Saturday, April 17, 2010

These Nights

I don't often wax poetic, but Thursday night's walk down the mall provided inspiration and I had to "pen" this down.




These Nights
These nights make my heart race with endless, untapped possibility,
Make me ponder the sweet, fleeting moments of yesteryear,
Wonder how it can be these are memories so soon?

The dome-lit jogs among the stone and glory, beating down our demons with every step and drop of sweat,
The forgetting of troubles in gleeful coasts down Air Force Memorial hill,
Adrenaline pumping, midnight Potomac excursions, navigating turbulent waters by flashlight,
The thrill of each new explosion lighting up the night sky over the Lincoln again and again, bathing it in color as a million mesmerizing glows fade,
An unfamiliar crowd in a crushed velvet limo celebrating safe arrival in our noblest of steeds (How I still jump to think of the shot of cork out the moonroof!)
The man-child grinning maddeningly on the step as if he possessed a secret, took some secret pleasure in my presumptuous scoldings.
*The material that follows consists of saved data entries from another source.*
<file path="src/shared/eip_pkg.sv">
// Constants, register map and carrier types of the encoder position input.
package eip_pkg;

  // Register byte offsets on the AHB-Lite slave.
  localparam logic [7:0] A_CTRL    = 8'h00;
  localparam logic [7:0] A_OFFSET  = 8'h04;
  localparam logic [7:0] A_ROLL    = 8'h08;
  localparam logic [7:0] A_HOME    = 8'h0C;
  localparam logic [7:0] A_PRELOAD = 8'h10;
  localparam logic [7:0] A_CMD     = 8'h14;
  localparam logic [7:0] A_GRAY    = 8'h18;
  localparam logic [7:0] A_BIN     = 8'h1C;
  localparam logic [7:0] A_TOTAL   = 8'h20;
  localparam logic [7:0] A_VEL     = 8'h24;
  localparam logic [7:0] A_STAT    = 8'h28;
  localparam logic [7:0] A_ICLR    = 8'h2C;
  localparam logic [7:0] A_IEN     = 8'h30;
  localparam logic [7:0] A_WDOG    = 8'h34;
  localparam logic [7:0] A_TBASE   = 8'h38;
  localparam logic [7:0] A_DISC    = 8'h3C;
  localparam logic [7:0] A_DOUT    = 8'h40;

  // Control register field positions.
  localparam int CTRL_QUAD = 0;
  localparam int CTRL_REV  = 1;
  localparam int CTRL_RES  = 2;
  localparam int CTRL_ARM  = 4;
  localparam int CTRL_CFG  = 5;
  localparam int CTRL_HOME = 6;

  // Status register bit positions and width.
  localparam int ST_HOME = 0;
  localparam int ST_PRE  = 1;
  localparam int ST_WRAP = 2;
  localparam int ST_WDOG = 3;
  localparam int ST_CMD  = 4;
  localparam int ST_W    = 5;

  // Resolution selections and their ranges.
  localparam logic [1:0]  RES_256    = 2'h0;
  localparam logic [1:0]  RES_360    = 2'h1;
  localparam logic [1:0]  RES_512    = 2'h2;
  localparam logic [15:0] RNG_256    = 16'h0100;
  localparam logic [15:0] RNG_360    = 16'h0168;
  localparam logic [15:0] RNG_512    = 16'h0200;
  localparam logic [15:0] RNG_1024   = 16'h0400;
  localparam logic [9:0]  EXCESS_360 = 10'h04C;

  // Rollover limits and reset values.
  localparam logic [15:0] ROLL_MIN  = 16'h000A;
  localparam logic [15:0] ROLL_MAX  = 16'hFDE7;
  localparam logic [15:0] TBASE_RST = 16'h07D0;

  // Timing.
  localparam int CLK_MHZ    = 25;
  localparam int SAMPLE_US  = 500;
  localparam int SAMPLE_CYC = SAMPLE_US * CLK_MHZ;
  localparam int WD_MS      = 100;
  localparam int WD_CYC     = WD_MS * 1000 * CLK_MHZ;
  localparam int DIAG_CYC   = 16;

  // Configuration carried from the bus side to the encoder logic.
  typedef struct packed {
    logic       quad;
    logic       rev;
    logic [1:0] res;
    logic       arm;
  } eip_cfg_t;

  // Word status inputs shown to the PLC.
  typedef struct packed {
    logic [15:0] gray;
    logic [15:0] bin;
    logic [31:0] total;
    logic [31:0] vel;
  } eip_words_t;

  // Home search states.
  typedef enum logic {HS_IDLE, HS_SEARCH} eip_hs_t;

endpackage

</file>
<file path="src/eip_encoder_top.sv">
// Encoder position input with AHB-Lite registers, watchdog and interrupt.
module eip_encoder_top #(
  parameter int SAMPLE_CYC = eip_pkg::SAMPLE_CYC,
  parameter int WD_CYC     = eip_pkg::WD_CYC
) (
  // Clock, reset and clock enable.
  input  wire logic        mclk,
  input  wire logic        nrst,
  input  wire logic        ce,
  // AHB-Lite slave.
  input  wire logic        hsel,
  input  wire logic [31:0] haddr,
  input  wire logic [1:0]  htrans,
  input  wire logic        hwrite,
  input  wire logic [2:0]  hsize,
  input  wire logic [31:0] hwdata,
  input  wire logic        hready,
  output logic      [31:0] hrdata,
  output logic             hreadyout,
  output logic             hresp,
  // Faceplate encoder inputs, bit 0 is input 1.
  input  wire logic [9:0]  enc_in,
  // Outputs and indicators.
  output logic      [7:0]  dout,
  output logic             led_module_ok,
  output logic             led_config_ok,
  output logic             irq
);

  // Width of the status, clear and enable words.
  localparam int ST_W = eip_pkg::ST_W;

  // Synchroniser and filtered inputs.
  logic [9:0] s1_reg, s2_reg, s3_reg, filt_reg, filt_next, agree;
  // Bus and configuration state.
  eip_pkg::eip_cfg_t cfg_reg, cfg_next;
  logic [15:0] off_reg, off_next, roll_reg, roll_next;
  logic [15:0] home_reg, home_next, pre_reg, pre_next;
  logic [15:0] tb_reg, tb_next, cmdv_reg, cmdv_next;
  logic [7:0]  dout_reg, dout_next, waddr_reg, waddr_next;
  logic [ST_W-1:0] ien_reg, ien_next, clr_reg, clr_next;
  logic        wpend_reg, wpend_next, cfgok_reg, cfgok_next;
  logic        cmd_reg, cmd_next, hstart_reg, hstart_next;
  logic        kick_reg, kick_next, rdy_reg, rdy_next;
  logic [31:0] rdata_reg, rdata_next;
  // Encoder state.
  logic [31:0] tick_reg, tick_next;
  logic        tick;
  logic [15:0] pos_reg, pos_next, win_reg, win_next;
  logic [1:0]  abp_reg, abp_next;
  logic        mk_reg, mk_next, pl_reg, pl_next;
  logic [31:0] total_reg, total_next, acc_reg, acc_next;
  logic [31:0] vel_reg, vel_next;
  eip_pkg::eip_hs_t   hs_reg, hs_next;
  eip_pkg::eip_words_t words_reg, words_next;
  logic [ST_W-1:0] ev;
  // Supervision state.
  logic [ST_W-1:0] sts_reg, sts_next;
  logic [7:0]  diag_reg, diag_next;
  logic        dok_reg, dok_next, fail_reg, fail_next;
  logic [31:0] wd_reg, wd_next;
  logic        irq_reg, irq_next, lmod_reg, lmod_next, lcfg_reg, lcfg_next;

  // Gray to binary over ten bits; unused upper bits arrive as zero.
  function automatic logic [9:0] g2b(input logic [9:0] g);
    logic [9:0] b;
    b[9] = g[9];
    for (int i = 8; i >= 0; i--) b[i] = b[i+1] ^ g[i];
    return b;
  endfunction

  // Counts per revolution of the selected absolute encoder.
  function automatic logic [15:0] res_rng(input logic [1:0] s);
    case (s)
      eip_pkg::RES_256: return eip_pkg::RNG_256;
      eip_pkg::RES_360: return eip_pkg::RNG_360;
      eip_pkg::RES_512: return eip_pkg::RNG_512;
      default:          return eip_pkg::RNG_1024;
    endcase
  endfunction

  // A change is accepted once stages two and three agree, which rejects
  // single-cycle glitches on the field wiring.
  always_comb
  begin
    agree     = ~(s2_reg ^ s3_reg);
    filt_next = (s3_reg & agree) | (filt_reg & ~agree);
  end

  always_ff @(posedge mclk or negedge nrst)
  begin
    if (!nrst)
    begin
      s1_reg   <= 10'h000;
      s2_reg   <= 10'h000;
      s3_reg   <= 10'h000;
      filt_reg <= 10'h000;
    end
    else if (ce)
    begin
      s1_reg   <= enc_in;
      s2_reg   <= s1_reg;
      s3_reg   <= s2_reg;
      filt_reg <= filt_next;
    end
  end

  // Bus slave and configuration. Reads are registered in the address phase
  // so the slave never waits; a read right behind a write sees the old value.
  always_comb
  begin
    cfg_next    = cfg_reg;
    off_next    = off_reg;
    roll_next   = roll_reg;
    home_next   = home_reg;
    pre_next    = pre_reg;
    tb_next     = tb_reg;
    cmdv_next   = cmdv_reg;
    dout_next   = fail_reg ? 8'h00 : dout_reg;
    ien_next    = ien_reg;
    clr_next    = '0;
    cfgok_next  = cfgok_reg;
    cmd_next    = 1'b0;
    hstart_next = 1'b0;
    kick_next   = 1'b0;
    rdy_next    = 1'b1;
    wpend_next  = 1'b0;
    waddr_next  = waddr_reg;
    rdata_next  = rdata_reg;
    if (hsel && htrans[1] && hready)
    begin
      wpend_next = hwrite;
      waddr_next = haddr[7:0];
      // Word status and discrete inputs face the PLC on each sweep.
      case (haddr[7:0])
        eip_pkg::A_CTRL:    rdata_next = {26'h0, cfgok_reg, cfg_reg.arm,
                                          cfg_reg.res, cfg_reg.rev,
                                          cfg_reg.quad};
        eip_pkg::A_OFFSET:  rdata_next = {16'h0, off_reg};
        eip_pkg::A_ROLL:    rdata_next = {16'h0, roll_reg};
        eip_pkg::A_HOME:    rdata_next = {16'h0, home_reg};
        eip_pkg::A_PRELOAD: rdata_next = {16'h0, pre_reg};
        eip_pkg::A_GRAY:    rdata_next = {16'h0, words_reg.gray};
        eip_pkg::A_BIN:     rdata_next = {16'h0, words_reg.bin};
        eip_pkg::A_TOTAL:   rdata_next = words_reg.total;
        eip_pkg::A_VEL:     rdata_next = words_reg.vel;
        eip_pkg::A_STAT:    rdata_next = {27'h0, sts_reg};
        eip_pkg::A_IEN:     rdata_next = {27'h0, ien_reg};
        eip_pkg::A_TBASE:   rdata_next = {16'h0, tb_reg};
        eip_pkg::A_DISC:    rdata_next = {20'h0, fail_reg, cfgok_reg,
                                          dok_reg, hs_reg == eip_pkg::HS_SEARCH,
                                          filt_reg[7:0]};
        eip_pkg::A_DOUT:    rdata_next = {24'h0, dout_reg};
        default:            rdata_next = 32'h0000_0000;
      endcase
    end
    if (wpend_reg)
    begin
      case (waddr_reg)
        eip_pkg::A_CTRL:
          if (dok_reg)
          begin
            cfg_next.quad = hwdata[eip_pkg::CTRL_QUAD];
            cfg_next.rev  = hwdata[eip_pkg::CTRL_REV];
            cfg_next.res  = hwdata[eip_pkg::CTRL_RES+:2];
            cfg_next.arm  = hwdata[eip_pkg::CTRL_ARM];
            cfgok_next    = cfgok_reg | hwdata[eip_pkg::CTRL_CFG];
            hstart_next   = hwdata[eip_pkg::CTRL_HOME];
          end
        eip_pkg::A_OFFSET:  if (dok_reg) off_next = hwdata[15:0];
        eip_pkg::A_ROLL:
          if (dok_reg)
          begin
            if (hwdata[15:0] < eip_pkg::ROLL_MIN)
              roll_next = eip_pkg::ROLL_MIN;
            else if (hwdata[15:0] > eip_pkg::ROLL_MAX)
              roll_next = eip_pkg::ROLL_MAX;
            else
              roll_next = hwdata[15:0];
          end
        eip_pkg::A_HOME:    if (dok_reg) home_next = hwdata[15:0];
        eip_pkg::A_PRELOAD: if (dok_reg) pre_next = hwdata[15:0];
        eip_pkg::A_TBASE:
          if (dok_reg)
            tb_next = (hwdata[15:0] == 16'h0000) ? 16'h0001 : hwdata[15:0];
        eip_pkg::A_CMD:
        begin
          cmd_next  = 1'b1;
          cmdv_next = (hwdata[15:0] > roll_reg) ? roll_reg : hwdata[15:0];
        end
        eip_pkg::A_ICLR:    clr_next = hwdata[ST_W-1:0];
        eip_pkg::A_IEN:     ien_next = hwdata[ST_W-1:0];
        eip_pkg::A_WDOG:    kick_next = 1'b1;
        eip_pkg::A_DOUT:    if (!fail_reg) dout_next = hwdata[7:0];
        default:            ;
      endcase
    end
  end

  always_ff @(posedge mclk or negedge nrst)
  begin
    if (!nrst)
    begin
      cfg_reg    <= '0;
      off_reg    <= 16'h0000;
      roll_reg   <= eip_pkg::ROLL_MAX;
      home_reg   <= 16'h0000;
      pre_reg    <= 16'h0000;
      tb_reg     <= eip_pkg::TBASE_RST;
      cmdv_reg   <= 16'h0000;
      dout_reg   <= 8'h00;
      ien_reg    <= '0;
      clr_reg    <= '0;
      cfgok_reg  <= 1'b0;
      cmd_reg    <= 1'b0;
      hstart_reg <= 1'b0;
      kick_reg   <= 1'b0;
      rdy_reg    <= 1'b0;
      wpend_reg  <= 1'b0;
      waddr_reg  <= 8'h00;
      rdata_reg  <= 32'h0000_0000;
    end
    else if (ce)
    begin
      cfg_reg    <= cfg_next;
      off_reg    <= off_next;
      roll_reg   <= roll_next;
      home_reg   <= home_next;
      pre_reg    <= pre_next;
      tb_reg     <= tb_next;
      cmdv_reg   <= cmdv_next;
      dout_reg   <= dout_next;
      ien_reg    <= ien_next;
      clr_reg    <= clr_next;
      cfgok_reg  <= cfgok_next;
      cmd_reg    <= cmd_next;
      hstart_reg <= hstart_next;
      kick_reg   <= kick_next;
      rdy_reg    <= rdy_next;
      wpend_reg  <= wpend_next;
      waddr_reg  <= waddr_next;
      rdata_reg  <= rdata_next;
    end
  end

  // Encoder sampling, decoding, counting and velocity.
  always_comb
  begin
    logic [16:0] rng, sum;
    logic signed [17:0] d, half;
    logic [9:0]  g, b;
    logic        up, a, bb;
    rng  = '0;
    sum  = '0;
    d    = '0;
    half = '0;
    g    = '0;
    b    = '0;
    up   = 1'b0;
    a = filt_reg[0];
    bb = filt_reg[1];
    tick_next  = (tick_reg == 32'(SAMPLE_CYC - 1)) ? '0 : tick_reg + 1;
    tick       = (tick_reg == 32'(SAMPLE_CYC - 1));
    pos_next   = pos_reg;
    abp_next   = abp_reg;
    mk_next    = mk_reg;
    pl_next    = pl_reg;
    total_next = total_reg;
    acc_next   = acc_reg;
    vel_next   = vel_reg;
    win_next   = win_reg;
    hs_next    = hs_reg;
    ev         = '0;
    rng = cfg_reg.quad ? {1'b0, roll_reg} + 17'h00001
                       : {1'b0, res_rng(cfg_reg.res)};
    if (tick && cfg_reg.quad)
    begin
      abp_next = {a, bb};
      mk_next  = filt_reg[2];
      pl_next  = filt_reg[3];
      if (^(abp_reg ^ {a, bb}))
      begin
        up = (a ^ abp_reg[0]) ^ cfg_reg.rev;
        d  = up ? 18'sh00001 : -18'sh00001;
        if (up)
          pos_next = (pos_reg == roll_reg) ? 16'h0000 : pos_reg + 1'b1;
        else
          pos_next = (pos_reg == 16'h0000) ? roll_reg : pos_reg - 1'b1;
        ev[eip_pkg::ST_WRAP] = up ? (pos_reg == roll_reg)
                                  : (pos_reg == 16'h0000);
      end
      if (hs_reg == eip_pkg::HS_SEARCH && filt_reg[2] && !mk_reg
          && filt_reg[4])
      begin
        pos_next = home_reg;
        hs_next  = eip_pkg::HS_IDLE;
        ev[eip_pkg::ST_HOME] = 1'b1;
      end
      else if (cfg_reg.arm && filt_reg[3] && !pl_reg)
      begin
        pos_next = pre_reg;
        ev[eip_pkg::ST_PRE] = 1'b1;
      end
    end
    else if (tick)
    begin
      // Upper inputs only take part for nine and ten bit encoders.
      case (cfg_reg.res)
        eip_pkg::RES_256: g = {2'h0, filt_reg[7:0]};
        eip_pkg::RES_360,
        eip_pkg::RES_512: g = {1'h0, filt_reg[8:0]};
        default:          g = filt_reg;
      endcase
      b = g2b(g);
      if (cfg_reg.res == eip_pkg::RES_360)
        b = b - eip_pkg::EXCESS_360;
      if (cfg_reg.rev && b != 10'h000)
        b = 10'(rng - 17'(b));
      pos_next = {6'h00, b};
      // Shortest path across the zero point gives the signed step.
      d    = 18'(b) - 18'(pos_reg);
      half = 18'(rng >> 1);
      if (d > half)
        d = d - 18'(rng);
      else if (d < -half)
        d = d + 18'(rng);
    end
    if (tick)
    begin
      total_next = total_reg + 32'(d);
      if (win_reg >= tb_reg - 16'h0001)
      begin
        vel_next = acc_reg + 32'(d);
        acc_next = 32'h0000_0000;
        win_next = 16'h0000;
      end
      else
      begin
        acc_next = acc_reg + 32'(d);
        win_next = win_reg + 1'b1;
      end
    end
    if (hstart_reg && cfg_reg.quad)
      hs_next = eip_pkg::HS_SEARCH;
    // In quadrature mode a command is immediate and takes priority over any sampled load.
    if (cmd_reg && cfg_reg.quad)
    begin
      pos_next = cmdv_reg;
      ev[eip_pkg::ST_CMD] = 1'b1;
    end
    // Offset assumes a value below the range; larger values wrap once only.
    sum = {1'b0, pos_reg} + {1'b0, off_reg};
    if (sum >= rng)
      sum = sum - rng;
    words_next.bin   = sum[15:0];
    words_next.gray  = sum[15:0] ^ (sum[15:0] >> 1);
    words_next.total = total_reg;
    words_next.vel   = vel_reg;
  end

  always_ff @(posedge mclk or negedge nrst)
  begin
    if (!nrst)
    begin
      tick_reg  <= 32'h0000_0000;
      pos_reg   <= 16'h0000;
      abp_reg   <= 2'h0;
      mk_reg    <= 1'b0;
      pl_reg    <= 1'b0;
      total_reg <= 32'h0000_0000;
      acc_reg   <= 32'h0000_0000;
      vel_reg   <= 32'h0000_0000;
      win_reg   <= 16'h0000;
      hs_reg    <= eip_pkg::HS_IDLE;
      words_reg <= '0;
    end
    else if (ce)
    begin
      tick_reg  <= tick_next;
      pos_reg   <= pos_next;
      abp_reg   <= abp_next;
      mk_reg    <= mk_next;
      pl_reg    <= pl_next;
      total_reg <= total_next;
      acc_reg   <= acc_next;
      vel_reg   <= vel_next;
      win_reg   <= win_next;
      hs_reg    <= hs_next;
      words_reg <= words_next;
    end
  end

  // Diagnostics, watchdog, sticky status and indicators.
  always_comb
  begin
    diag_next = dok_reg ? diag_reg : diag_reg + 1'b1;
    dok_next  = dok_reg | (diag_reg == 8'(eip_pkg::DIAG_CYC - 1));
    wd_next   = wd_reg;
    fail_next = fail_reg;
    // The watchdog only runs once configured, so a slow boot cannot trip it.
    if (!cfgok_reg || fail_reg || kick_reg)
      wd_next = 32'h0000_0000;
    else if (wd_reg == 32'(WD_CYC - 1))
      fail_next = 1'b1;
    else
      wd_next = wd_reg + 1;
    // A new event wins over a clear written in the same cycle.
    sts_next = (sts_reg & ~clr_reg) | ev;
    sts_next[eip_pkg::ST_WDOG] = sts_next[eip_pkg::ST_WDOG] |
                                 (fail_next & ~fail_reg);
    irq_next  = |(sts_reg & ien_reg);
    lmod_next = dok_reg & ~fail_reg;
    lcfg_next = cfgok_reg;
  end

  always_ff @(posedge mclk or negedge nrst)
  begin
    if (!nrst)
    begin
      diag_reg <= 8'h00;
      dok_reg  <= 1'b0;
      wd_reg   <= 32'h0000_0000;
      fail_reg <= 1'b0;
      sts_reg  <= '0;
      irq_reg  <= 1'b0;
      lmod_reg <= 1'b0;
      lcfg_reg <= 1'b0;
    end
    else if (ce)
    begin
      diag_reg <= diag_next;
      dok_reg  <= dok_next;
      wd_reg   <= wd_next;
      fail_reg <= fail_next;
      sts_reg  <= sts_next;
      irq_reg  <= irq_next;
      lmod_reg <= lmod_next;
      lcfg_reg <= lcfg_next;
    end
  end

  // Every output but hresp is a flip-flop; the slave is ready from the first enabled clock after reset, and hresp is tied OKAY.
  assign hrdata        = rdata_reg;
  assign hreadyout     = rdy_reg;
  assign hresp         = 1'b0;
  assign dout          = dout_reg;
  assign led_module_ok = lmod_reg;
  assign led_config_ok = lcfg_reg;
  assign irq           = irq_reg;

  AST_TICK_GAP: assert property (@(posedge mclk) disable iff (!nrst)
    ce && tick |=> !tick) else $error("Sample ticks too close.");
  AST_ROLL_RANGE: assert property (@(posedge mclk) disable iff (!nrst)
    roll_reg >= eip_pkg::ROLL_MIN && roll_reg <= eip_pkg::ROLL_MAX)
    else $error("Rollover out of range.");
  AST_QUAD_WRAP: assert property (@(posedge mclk) disable iff (!nrst)
    cfg_reg.quad && $stable(cfg_reg.quad) |-> pos_reg <= roll_reg)
    else $error("Count above rollover.");
  AST_CMD_LOAD: assert property (@(posedge mclk) disable iff (!nrst)
    ce && cmd_reg && cfg_reg.quad |=> pos_reg == $past(cmdv_reg))
    else $error("Command load missed.");
  AST_CFG_DIAG: assert property (@(posedge mclk) disable iff (!nrst)
    $rose(cfgok_reg) |-> $past(dok_reg)) else $error("Config before diag.");
  AST_CFG_LED: assert property (@(posedge mclk) disable iff (!nrst)
    ce && cfgok_reg |=> led_config_ok) else $error("Config LED off.");
  AST_WD_OFF: assert property (@(posedge mclk) disable iff (!nrst)
    ce && fail_reg |=> ##1 dout == 8'h00 && !led_module_ok)
    else $error("Outputs alive after failure.");
  AST_TOTAL_HOLD: assert property (@(posedge mclk) disable iff (!nrst)
    ce && !tick |=> $stable(total_reg)) else $error("Total moved off tick.");
  AST_VEL_HOLD: assert property (@(posedge mclk) disable iff (!nrst)
    !(ce && tick) |=> $stable(vel_reg)) else $error("Velocity off window.");
endmodule

</file>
And the night of that very first glimpse, with a friendly stranger and ill-fitting heels.
A moment was all it took to take my breath, my heart.
One glimpse of the temple was sufficient to instill confidence in us both,
As we ventured onward sharing lives, loves, ambitions,
Taking the very world, as it were, at our command,
The same as we'd won the bar at Old Ebbitt's;
We came away feeling grand.

These nights make it all too easy to forfeit the mornings,
Forget my ne'er fulfilled vows to be rested.
Now I vacillate 'twixt hopeful joy and aching sadness,
Yet the feeling of it is one in the same.
It is the feeling of it, the very feeling ---
Spurs hope for unscathed, kindred souls yet unmet,
Assumes heart-to-hearts over botched culinary feats,
Anticipates passionate exchanges in the most unexpected of places,
Assures of a thousand experiences yet to be shared,
A thousand more breathtaking glances to be had ---
Makes these nights worth the sacrifice.

Of sleep.
Of reason.
Of inhibition.
Of pride.

And so, dearest ones, I bid you good to these nights.